Toutefois, il y a lieu de reconnaître aussi que la plupart des hommes et des femmes de notre temps continuent de vivre dans une précarité quotidienne aux conséquences funestes. Certaines pathologies augmentent, avec leurs conséquences psychiques ; la peur et la désespérance saisissent les cœurs de nombreuses personnes même dans les pays dits riches ; la joie de vivre s’amenuise ; l’indécence et la violence prennent de l’ampleur ; et la pauvreté devient plus criante. Il faut lutter pour vivre, et pour vivre souvent indignement. L’une des causes de cette situation, à mon avis, se trouve dans le rapport que nous entretenons avec l’argent, et dans notre acceptation de son empire sur nos êtres et nos sociétés.

Ainsi la crise financière que nous traversons, nous fait oublier son origine première située dans une profonde crise anthropologique. Dans la négation du primat de l’homme ! On s’est créé des idoles nouvelles. L’adoration de l’antique veau d’or (cf. Ex 32, 15-34) a trouvé un visage nouveau et impitoyable dans le fétichisme de l’argent, et dans la dictature de l’économie sans visage, ni but vraiment humain.

La crise mondiale qui touche les finances et l’économie semble mettre en lumière leurs
difformités, et surtout la grave déficience de leur orientation anthropologique qui réduit l’homme à une seule de ses nécessités : la consommation. Et pire encore, l’être humain est considéré aujourd’hui comme étant lui-même un bien de consommation qu’on peut utiliser, puis jeter.

Cette dérive se situe au niveau individuel et sociétal. Et elle est promue ! Dans un tel contexte, la solidarité qui est le trésor du pauvre, est souvent considérée comme contre-productive, contraire à la rationalité financière et économique. Alors que le revenu d’une minorité s’accroît de manière exponentielle, celui de la majorité s’affaiblit. Ce déséquilibre provient d’idéologies promotrices de l’autonomie absolue des marchés et de la spéculation financière, niant ainsi le droit de contrôle aux États chargés pourtant de pourvoir au bien-commun. S’installe une nouvelle tyrannie invisible, parfois virtuelle, qui impose unilatéralement, et sans recours possible, ses lois et ses règles. En outre, l’endettement et le crédit éloignent les pays de leur économie réelle, et les citoyens de leur pouvoir d’achat réel. A cela s’ajoute, si besoin en est, une corruption tentaculaire et une évasion fiscale égoïste qui ont pris des dimensions mondiales. La volonté de puissance et de possession est devenue sans limite.

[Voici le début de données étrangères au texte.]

### config.mk
export PLATFORM = sky130hd
export DESIGN_NAME = ttrig_div_cell
export DESIGN_NICKNAME = d
export VERILOG_FILES = /design/src/ttrig_pkg.sv /design/src/ttrig_div_cell.sv
export SDC_FILE = /design/constraint.sdc
export NUM_CORES = 1
export LEC_CHECK = 0
export BUFFER_PORTS_ARGS = -buffer_cell sky130_fd_sc_hd__buf_2
export CORE_AREA = 2 2 125 127
export DETAILED_ROUTE_END_ITERATION = 10
export DIE_AREA = 0 0 127 129
export GPL_TIMING_DRIVEN = 0
export PLACE_DENSITY = 0.67
export SYNTH_ARGS = -nofsm -noshare
export SYNTH_HDL_FRONTEND = slang
export SYNTH_SLANG_ARGS = --single-unit
export TNS_END_PERCENT = 10
### constraint.sdc
create_clock -name i_clk -period 4 [get_ports i_clk]
set_input_delay 0.4 -clock i_clk [delete_from_list [all_inputs] [get_ports i_clk]]
set_output_delay 0.4 -clock i_clk [all_outputs]
set_load 0.01 [all_outputs]
### src/ttrig_pkg.sv
// Package for the Taylor-series trig evaluator: fixed-point constants,
// internal widths, function codes and the pipeline control word.
// No dependencies.
`timescale 1ns / 1ps
package ttrig_pkg;

    localparam int FRAC_BITS = 24;
    localparam logic [63:0] PI_Q      = 64'd52707179;
    localparam logic [63:0] HALF_PI_Q = 64'd26353589;
    localparam logic [63:0] TWO_PI_Q  = 64'd105414358;

    localparam int RED_W = 29;
    localparam int X2_W  = 28;
    localparam int T_W   = 32;
    localparam int NB    = X2_W + T_W + 1 - FRAC_BITS;
    localparam int NUM_W = 51;
    localparam int DEN_W = 28;

    localparam logic [T_W-1:0] ONE_Q = T_W'(64'd1 << FRAC_BITS);

    localparam logic [1:0] ACT_COS = 2'd0;
    localparam logic [1:0] ACT_SIN = 2'd1;
    localparam logic [1:0] ACT_TAN = 2'd2;
    localparam logic [1:0] ACT_COT = 2'd3;

    typedef struct packed {
        logic                  valid;
        logic [1:0]            action;
        logic                  asign;
        logic signed [T_W-1:0] val;
        logic                  nneg;
        logic                  qneg;
        logic                  dz;
    } t_ctrl;

endpackage

### src/ttrig_div_cell.sv
// One restoring step of the quotient chain: one quotient bit per cell.
// Uses ttrig_pkg for the operand widths.
`timescale 1ns / 1ps
module ttrig_div_cell (
    input  logic                        i_clk,
    input  logic [ttrig_pkg::DEN_W-1:0] i_rem,
    input  logic [ttrig_pkg::NUM_W-1:0] i_num,
    input  logic [ttrig_pkg::NUM_W-1:0] i_quo,
    input  logic [ttrig_pkg::DEN_W-1:0] i_den,
    output logic [ttrig_pkg::DEN_W-1:0] o_rem,
    output logic [ttrig_pkg::NUM_W-1:0] o_num,
    output logic [ttrig_pkg::NUM_W-1:0] o_quo,
    output logic [ttrig_pkg::DEN_W-1:0] o_den
);
    import ttrig_pkg::*;

    logic [DEN_W-1:0] r_rem;
    logic [NUM_W-1:0] r_num;
    logic [NUM_W-1:0] r_quo;
    logic [DEN_W-1:0] r_den;
    logic [DEN_W:0]   n_sh;
    logic             n_ge;

    always_comb begin
        n_sh = {i_rem, i_num[NUM_W-1]};
        n_ge = (n_sh >= {1'b0, i_den});
    end

    always_ff @(posedge i_clk) begin
        r_rem <= n_ge ? DEN_W'(n_sh - {1'b0, i_den}) : n_sh[DEN_W-1:0];
        r_num <= {i_num[NUM_W-2:0], 1'b0};
        r_quo <= {i_quo[NUM_W-2:0], n_ge};
        r_den <= i_den;
    end

    assign o_rem = r_rem;
    assign o_num = r_num;
    assign o_quo = r_quo;
    assign o_den = r_den;
endmodule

Derrière cette attitude se cache le refus de l’éthique, le refus de Dieu. Tout comme la solidarité, l’éthique dérange ! Elle est considérée comme contre-productive ; comme trop humaine, car elle relativise l’argent et le pouvoir ; comme une menace, car elle refuse la
manipulation et l’assujettissement de la personne.

Car l’éthique conduit vers Dieu qui, lui, se situe en-dehors des catégories du marché. Dieu est considéré par ces financiers, économistes et politiques, comme étant incontrôlable, dangereux même puisqu’il appelle l’homme à sa réalisation plénière et à l’indépendance des esclavages de tout genre. L’éthique - une éthique non idéologique naturellement - permet, à mon avis, de créer un équilibre et un ordre social plus humains.

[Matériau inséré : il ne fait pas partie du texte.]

**src/udt_pkg.sv**
```systemverilog
// udt_pkg: shared types, codes and constants of the udp socket demux table
// used by udt_entry_ram, udt_seq, udp_socket_demux_table and udt_checker
package udt_pkg;

	localparam int ADDR_W = 32;
	localparam int PORT_W = 16;
	localparam int LEN_W = 16;
	localparam int SLOT_W = 4;
	localparam int STATUS_W = 3;
	localparam int CMD_W = 2;
	localparam int CFG_DATA_W = 32;
	localparam int CFG_INDEX_W = 1;

	localparam int DEFAULT_TABLE_ENTRIES = 16;

	localparam logic [PORT_W-1:0] RESET_PORT = 16'd1024;
	localparam logic [PORT_W-1:0] LAST_PORT = 16'hFFFF;
	localparam logic [LEN_W-1:0] HEADER_BYTES = 16'd8;

	// commands
	localparam logic [CMD_W-1:0] CMD_RECEIVE = 2'd0;
	localparam logic [CMD_W-1:0] CMD_CONNECT = 2'd1;
	localparam logic [CMD_W-1:0] CMD_LISTEN = 2'd2;
	localparam logic [CMD_W-1:0] CMD_DISCONNECT = 2'd3;

	// result status codes
	localparam logic [STATUS_W-1:0] ST_OK = 3'd0;
	localparam logic [STATUS_W-1:0] ST_NOMATCH = 3'd1;
	localparam logic [STATUS_W-1:0] ST_SHORT = 3'd2;
	localparam logic [STATUS_W-1:0] ST_FULL = 3'd3;
	localparam logic [STATUS_W-1:0] ST_BADSLOT = 3'd4;

	// configuration register indexes
	localparam logic [CFG_INDEX_W-1:0] REG_LOCAL_ADDRESS = 1'd0;
	localparam logic [CFG_INDEX_W-1:0] REG_FIRST_PORT = 1'd1;

	// one table entry as stored in the ram
	typedef struct packed {
		logic [ADDR_W-1:0] local_address;
		logic [PORT_W-1:0] local_port;
		logic [ADDR_W-1:0] remote_address;
		logic [PORT_W-1:0] remote_port;
		logic listening;
	} entry_t;

	// one result handed from the sequencer to the output register
	typedef struct packed {
		logic [STATUS_W-1:0] status;
		logic [SLOT_W-1:0] slot;
		logic [LEN_W-1:0] payload_length;
		logic [PORT_W-1:0] assigned_port;
	} result_t;

endpackage

```
**src/udp_socket_demux_table.sv**
```systemverilog
// A compact UDP endpoint table: connect and listen append an entry, disconnect
// moves the last entry into the freed slot, and a received packet header is
// matched against the entries from slot 0 upward, the first hit winning. Each
// request gives exactly one result. The entries live in a single-port-write,
// registered-read ram; a receive reads one entry per cycle with the compare in
// the cycle after the read, and every result passes through the output
// register. A disconnect reads the last entry, then writes it into the freed
// slot. Requests are handled one at a time; a finished result waits in the
// output register while the next request is taken.
// Configuration writes are taken any time and should be issued while idle.
// depends on udt_pkg, udt_seq and udt_entry_ram
module udp_socket_demux_table #(
	parameter int TABLE_ENTRIES = udt_pkg::DEFAULT_TABLE_ENTRIES
) (
	input logic clk,
	input logic arst_n,
	input logic cfg_write,
	input logic [udt_pkg::CFG_INDEX_W-1:0] cfg_index,
	input logic [udt_pkg::CFG_DATA_W-1:0] cfg_data,
	input logic in_valid,
	output logic in_ready,
	input logic [udt_pkg::CMD_W-1:0] command,
	input logic [udt_pkg::ADDR_W-1:0] source_address,
	input logic [udt_pkg::ADDR_W-1:0] destination_address,
	input logic [udt_pkg::PORT_W-1:0] source_port,
	input logic [udt_pkg::PORT_W-1:0] destination_port,
	input logic [udt_pkg::LEN_W-1:0] packet_length,
	input logic [udt_pkg::SLOT_W-1:0] slot_index,
	output logic out_valid,
	input logic out_ready,
	output logic [udt_pkg::STATUS_W-1:0] status,
	output logic [udt_pkg::SLOT_W-1:0] matched_slot,
	output logic [udt_pkg::LEN_W-1:0] payload_length,
	output logic [udt_pkg::PORT_W-1:0] assigned_port
);

	localparam int CW = $clog2(TABLE_ENTRIES + 1);
	localparam int IW = (TABLE_ENTRIES > 1) ? $clog2(TABLE_ENTRIES) : 1;

	logic [udt_pkg::ADDR_W-1:0] local_address_q;
	logic [udt_pkg::PORT_W-1:0] first_port_q;
	logic out_valid_q;
	udt_pkg::result_t out_q;

	logic res_valid;
	logic res_ready;
	udt_pkg::result_t res;
	logic mem_wr_en;
	logic [IW-1:0] mem_wr_addr;
	udt_pkg::entry_t mem_wr_data;
	logic mem_rd_en;
	logic [IW-1:0] mem_rd_addr;
	udt_pkg::entry_t mem_rd_data;

	// configuration registers
	always_ff @(posedge clk or negedge arst_n) begin
		if (!arst_n) begin
			local_address_q <= '0;
			first_port_q <= udt_pkg::RESET_PORT;
		end else if (cfg_write) begin
			case (cfg_index)
				udt_pkg::REG_LOCAL_ADDRESS: local_address_q <= cfg_data;
				udt_pkg::REG_FIRST_PORT: first_port_q <= cfg_data[udt_pkg::PORT_W-1:0];
				default: begin
				end
			endcase
		end
	end

	udt_seq #(
		.TABLE_ENTRIES(TABLE_ENTRIES),
		.CW(CW),
		.IW(IW)
	) u_seq (
		.clk(clk),
		.arst_n(arst_n),
		.in_valid(in_valid),
		.in_ready(in_ready),
		.command(command),
		.source_address(source_address),
		.destination_address(destination_address),
		.source_port(source_port),
		.destination_port(destination_port),
		.packet_length(packet_length),
		.slot_index(slot_index),
		.local_address(local_address_q),
		.first_port(first_port_q),
		.res_valid(res_valid),
		.res_ready(res_ready),
		.res(res),
		.mem_wr_en(mem_wr_en),
		.mem_wr_addr(mem_wr_addr),
		.mem_wr_data(mem_wr_data),
		.mem_rd_en(mem_rd_en),
		.mem_rd_addr(mem_rd_addr),
		.mem_rd_data(mem_rd_data)
	);

	udt_entry_ram #(
		.DEPTH(TABLE_ENTRIES),
		.IW(IW)
	) u_ram (
		.clk(clk),
		.wr_en(mem_wr_en),
		.wr_addr(mem_wr_addr),
		.wr_data(mem_wr_data),
		.rd_en(mem_rd_en),
		.rd_addr(mem_rd_addr),
		.rd_data(mem_rd_data)
	);

	// output register
	assign res_ready = !out_valid_q || out_ready;

	always_ff @(posedge clk or negedge arst_n) begin
		if (!arst_n) begin
			out_valid_q <= 1'b0;
		end else if (res_ready) begin
			out_valid_q <= res_valid;
		end
	end

	always_ff @(posedge clk) begin
		if (res_ready && res_valid) begin
			out_q <= res;
		end
	end

	assign out_valid = out_valid_q;
	assign status = out_q.status;
	assign matched_slot = out_q.slot;
	assign payload_length = out_q.payload_length;
	assign assigned_port = out_q.assigned_port;

endmodule

```
**src/udt_entry_ram.sv**
```systemverilog
// udt_entry_ram: single write port, single read port entry memory, registered read
// depends on udt_pkg for the entry type
module udt_entry_ram #(
	parameter int DEPTH = udt_pkg::DEFAULT_TABLE_ENTRIES,
	parameter int IW = (DEPTH > 1) ? $clog2(DEPTH) : 1
) (
	input logic clk,
	input logic wr_en,
	input logic [IW-1:0] wr_addr,
	input udt_pkg::entry_t wr_data,
	input logic rd_en,
	input logic [IW-1:0] rd_addr,
	output udt_pkg::entry_t rd_data
);

	udt_pkg::entry_t mem_q [DEPTH];
	udt_pkg::entry_t rd_data_q;

	// write port
	always_ff @(posedge clk) begin
		if (wr_en) begin
			mem_q[wr_addr] <= wr_data;
		end
	end

	// read port, registered
	always_ff @(posedge clk) begin
		if (rd_en) begin
			rd_data_q <= mem_q[rd_addr];
		end
	end

	assign rd_data = rd_data_q;

endmodule

```
**src/udt_seq.sv**
```systemverilog
// udt_seq: command sequencer, table scan, entry count and local port counter
// depends on udt_pkg; drives the ports of udt_entry_ram
module udt_seq #(
	parameter int TABLE_ENTRIES = udt_pkg::DEFAULT_TABLE_ENTRIES,
	parameter int CW = $clog2(TABLE_ENTRIES + 1),
	parameter int IW = (TABLE_ENTRIES > 1) ? $clog2(TABLE_ENTRIES) : 1
) (
	input logic clk,
	input logic arst_n,
	input logic in_valid,
	output logic in_ready,
	input logic [udt_pkg::CMD_W-1:0] command,
	input logic [udt_pkg::ADDR_W-1:0] source_address,
	input logic [udt_pkg::ADDR_W-1:0] destination_address,
	input logic [udt_pkg::PORT_W-1:0] source_port,
	input logic [udt_pkg::PORT_W-1:0] destination_port,
	input logic [udt_pkg::LEN_W-1:0] packet_length,
	input logic [udt_pkg::SLOT_W-1:0] slot_index,
	input logic [udt_pkg::ADDR_W-1:0] local_address,
	input logic [udt_pkg::PORT_W-1:0] first_port,
	output logic res_valid,
	input logic res_ready,
	output udt_pkg::result_t res,
	output logic mem_wr_en,
	output logic [IW-1:0] mem_wr_addr,
	output udt_pkg::entry_t mem_wr_data,
	output logic mem_rd_en,
	output logic [IW-1:0] mem_rd_addr,
	input udt_pkg::entry_t mem_rd_data
);

	localparam int SW = (CW > udt_pkg::SLOT_W) ? CW : udt_pkg::SLOT_W;

	localparam logic [1:0] S_IDLE = 2'd0;
	localparam logic [1:0] S_SCAN = 2'd1;
	localparam logic [1:0] S_MOVE = 2'd2;
	localparam logic [1:0] S_DONE = 2'd3;

	logic [1:0] state_q, state_d;
	logic [CW-1:0] count_q, count_d;
	logic [udt_pkg::PORT_W-1:0] next_port_q, next_port_d;
	logic [CW-1:0] iss_q, iss_d;
	logic cmp_v_s1;
	logic [CW-1:0] cmp_idx_s1;
	udt_pkg::result_t res_q, res_d;

	// request fields kept for the scan and the move
	logic [udt_pkg::ADDR_W-1:0] src_addr_q;
	logic [udt_pkg::ADDR_W-1:0] dst_addr_q;
	logic [udt_pkg::PORT_W-1:0] src_port_q;
	logic [udt_pkg::PORT_W-1:0] dst_port_q;
	logic [udt_pkg::LEN_W-1:0] len_q;
	logic [udt_pkg::SLOT_W-1:0] slot_q;

	logic accept;
	logic table_full;
	logic bad_slot;
	logic [SW-1:0] count_ext;
	logic [SW-1:0] cmp_idx_ext;
	logic local_hit;
	logic remote_hit;
	logic [CW-1:0] last_idx;
	udt_pkg::entry_t new_entry;
	udt_pkg::entry_t latched_entry;

	assign in_ready = (state_q == S_IDLE);
	assign accept = in_valid && in_ready;
	assign res_valid = (state_q == S_DONE);
	assign res = res_q;

	assign table_full = (count_q == CW'(TABLE_ENTRIES));
	assign count_ext = SW'(count_q);
	assign cmp_idx_ext = SW'(cmp_idx_s1);
	assign bad_slot = (SW'(slot_index) >= count_ext);
	assign last_idx = count_q - CW'(1);

	// compare the entry read in the previous cycle
	assign local_hit = (mem_rd_data.local_address == dst_addr_q) &&
		(mem_rd_data.local_port == dst_port_q);
	assign remote_hit = (mem_rd_data.remote_address == src_addr_q) &&
		(mem_rd_data.remote_port == src_port_q);

	// entry built by connect or listen
	always_comb begin
		new_entry.local_address = local_address;
		if (command == udt_pkg::CMD_LISTEN) begin
			new_entry.local_port = source_port;
			new_entry.remote_address = '0;
			new_entry.remote_port = '0;
			new_entry.listening = 1'b1;
		end else begin
			new_entry.local_port = next_port_q;
			new_entry.remote_address = source_address;
			new_entry.remote_port = source_port;
			new_entry.listening = 1'b0;
		end
	end

	// listening entry after it latches the remote endpoint
	always_comb begin
		latched_entry = mem_rd_data;
		latched_entry.remote_address = src_addr_q;
		latched_entry.remote_port = src_port_q;
		latched_entry.listening = 1'b0;
	end

	// sequencer
	always_comb begin
		state_d = state_q;
		count_d = count_q;
		next_port_d = next_port_q;
		iss_d = iss_q;
		res_d = res_q;
		mem_wr_en = 1'b0;
		mem_wr_addr = IW'(count_q);
		mem_wr_data = new_entry;
		mem_rd_en = 1'b0;
		mem_rd_addr = IW'(iss_q);
		case (state_q)
			S_IDLE: begin
				if (accept) begin
					res_d = '0;
					state_d = S_DONE;
					case (command)
						udt_pkg::CMD_RECEIVE: begin
							if (packet_length < udt_pkg::HEADER_BYTES) begin
								res_d.status = udt_pkg::ST_SHORT;
							end else if (count_q == '0) begin
								res_d.status = udt_pkg::ST_NOMATCH;
							end else begin
								iss_d = '0;
								state_d = S_SCAN;
							end
						end
						udt_pkg::CMD_CONNECT, udt_pkg::CMD_LISTEN: begin
							if (table_full) begin
								res_d.status = udt_pkg::ST_FULL;
							end else begin
								mem_wr_en = 1'b1;
								count_d = count_q + CW'(1);
								res_d.status = udt_pkg::ST_OK;
								res_d.slot = count_ext[udt_pkg::SLOT_W-1:0];
								if (command == udt_pkg::CMD_CONNECT) begin
									res_d.assigned_port = next_port_q;
									if (next_port_q == udt_pkg::LAST_PORT) begin
										next_port_d = first_port;
									end else begin
										next_port_d = next_port_q + 16'd1;
									end
								end
							end
						end
						default: begin
							if (bad_slot) begin
								res_d.status = udt_pkg::ST_BADSLOT;
							end else begin
								// fetch the last entry to move into the freed slot
								mem_rd_en = 1'b1;
								mem_rd_addr = IW'(last_idx);
								state_d = S_MOVE;
							end
						end
					endcase
				end
			end
			S_SCAN: begin
				// issue one read a cycle while comparing the previous one
				if (iss_q < count_q) begin
					mem_rd_en = 1'b1;
					iss_d = iss_q + CW'(1);
				end
				if (cmp_v_s1) begin
					if (local_hit && mem_rd_data.listening) begin
						mem_wr_en = 1'b1;
						mem_wr_addr = IW'(cmp_idx_s1);
						mem_wr_data = latched_entry;
						res_d.status = udt_pkg::ST_OK;
						res_d.slot = cmp_idx_ext[udt_pkg::SLOT_W-1:0];
						res_d.payload_length = len_q - udt_pkg::HEADER_BYTES;
						state_d = S_DONE;
					end else if (local_hit && remote_hit) begin
						res_d.status = udt_pkg::ST_OK;
						res_d.slot = cmp_idx_ext[udt_pkg::SLOT_W-1:0];
						res_d.payload_length = len_q - udt_pkg::HEADER_BYTES;
						state_d = S_DONE;
					end else if (cmp_idx_s1 == last_idx) begin
						res_d.status = udt_pkg::ST_NOMATCH;
						state_d = S_DONE;
					end
				end
			end
			S_MOVE: begin
				mem_wr_en = 1'b1;
				mem_wr_addr = IW'(slot_q);
				mem_wr_data = mem_rd_data;
				count_d = last_idx;
				res_d.status = udt_pkg::ST_OK;
				res_d.slot = slot_q;
				state_d = S_DONE;
			end
			S_DONE: begin
				if (res_ready) begin
					state_d = S_IDLE;
				end
			end
			default: begin
				state_d = S_IDLE;
			end
		endcase
	end

	// control state
	always_ff @(posedge clk or negedge arst_n) begin
		if (!arst_n) begin
			state_q <= S_IDLE;
			count_q <= '0;
			next_port_q <= udt_pkg::RESET_PORT;
			iss_q <= '0;
			cmp_v_s1 <= 1'b0;
		end else begin
			state_q <= state_d;
			count_q <= count_d;
			next_port_q <= next_port_d;
			iss_q <= iss_d;
			cmp_v_s1 <= (state_q == S_SCAN) && mem_rd_en;
		end
	end

	// payload registers
	always_ff @(posedge clk) begin
		res_q <= res_d;
		cmp_idx_s1 <= iss_q;
		if (accept) begin
			src_addr_q <= source_address;
			dst_addr_q <= destination_address;
			src_port_q <= source_port;
			dst_port_q <= destination_port;
			len_q <= packet_length;
			slot_q <= slot_index;
		end
	end

endmodule

```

En ce sens, j’encourage les maîtres financiers et les gouvernants de vos pays, à considérer les paroles de saint Jean Chrysostome : « Ne pas faire participer les pauvres à ses propres biens, c’est les voler et leur enlever la vie. Ce ne sont pas nos biens que nous détenons, mais les leurs » (Homélie sur Lazare, 1, 6 : PG 48, 992D).

Chers Ambassadeurs, il serait souhaitable de réaliser une réforme financière qui soit éthique et qui entraînerait à son tour une réforme économique salutaire pour tous. Celle-ci demanderait toutefois un changement courageux d’attitude des dirigeants politiques. Je les exhorte à faire face à ce défi, avec détermination et clairvoyance, en tenant certes compte de la particularité de leurs contextes. L’argent doit servir et non pas gouverner ! Le Pape aime tout le monde : les riches comme les pauvres. Mais le Pape a le devoir au nom du Christ, de rappeler au riche qu’il doit aider le pauvre, le respecter, le promouvoir. Le Pape appelle à la solidarité désintéressée, et à un retour de l’éthique pour l’humain dans la réalité financière et économique.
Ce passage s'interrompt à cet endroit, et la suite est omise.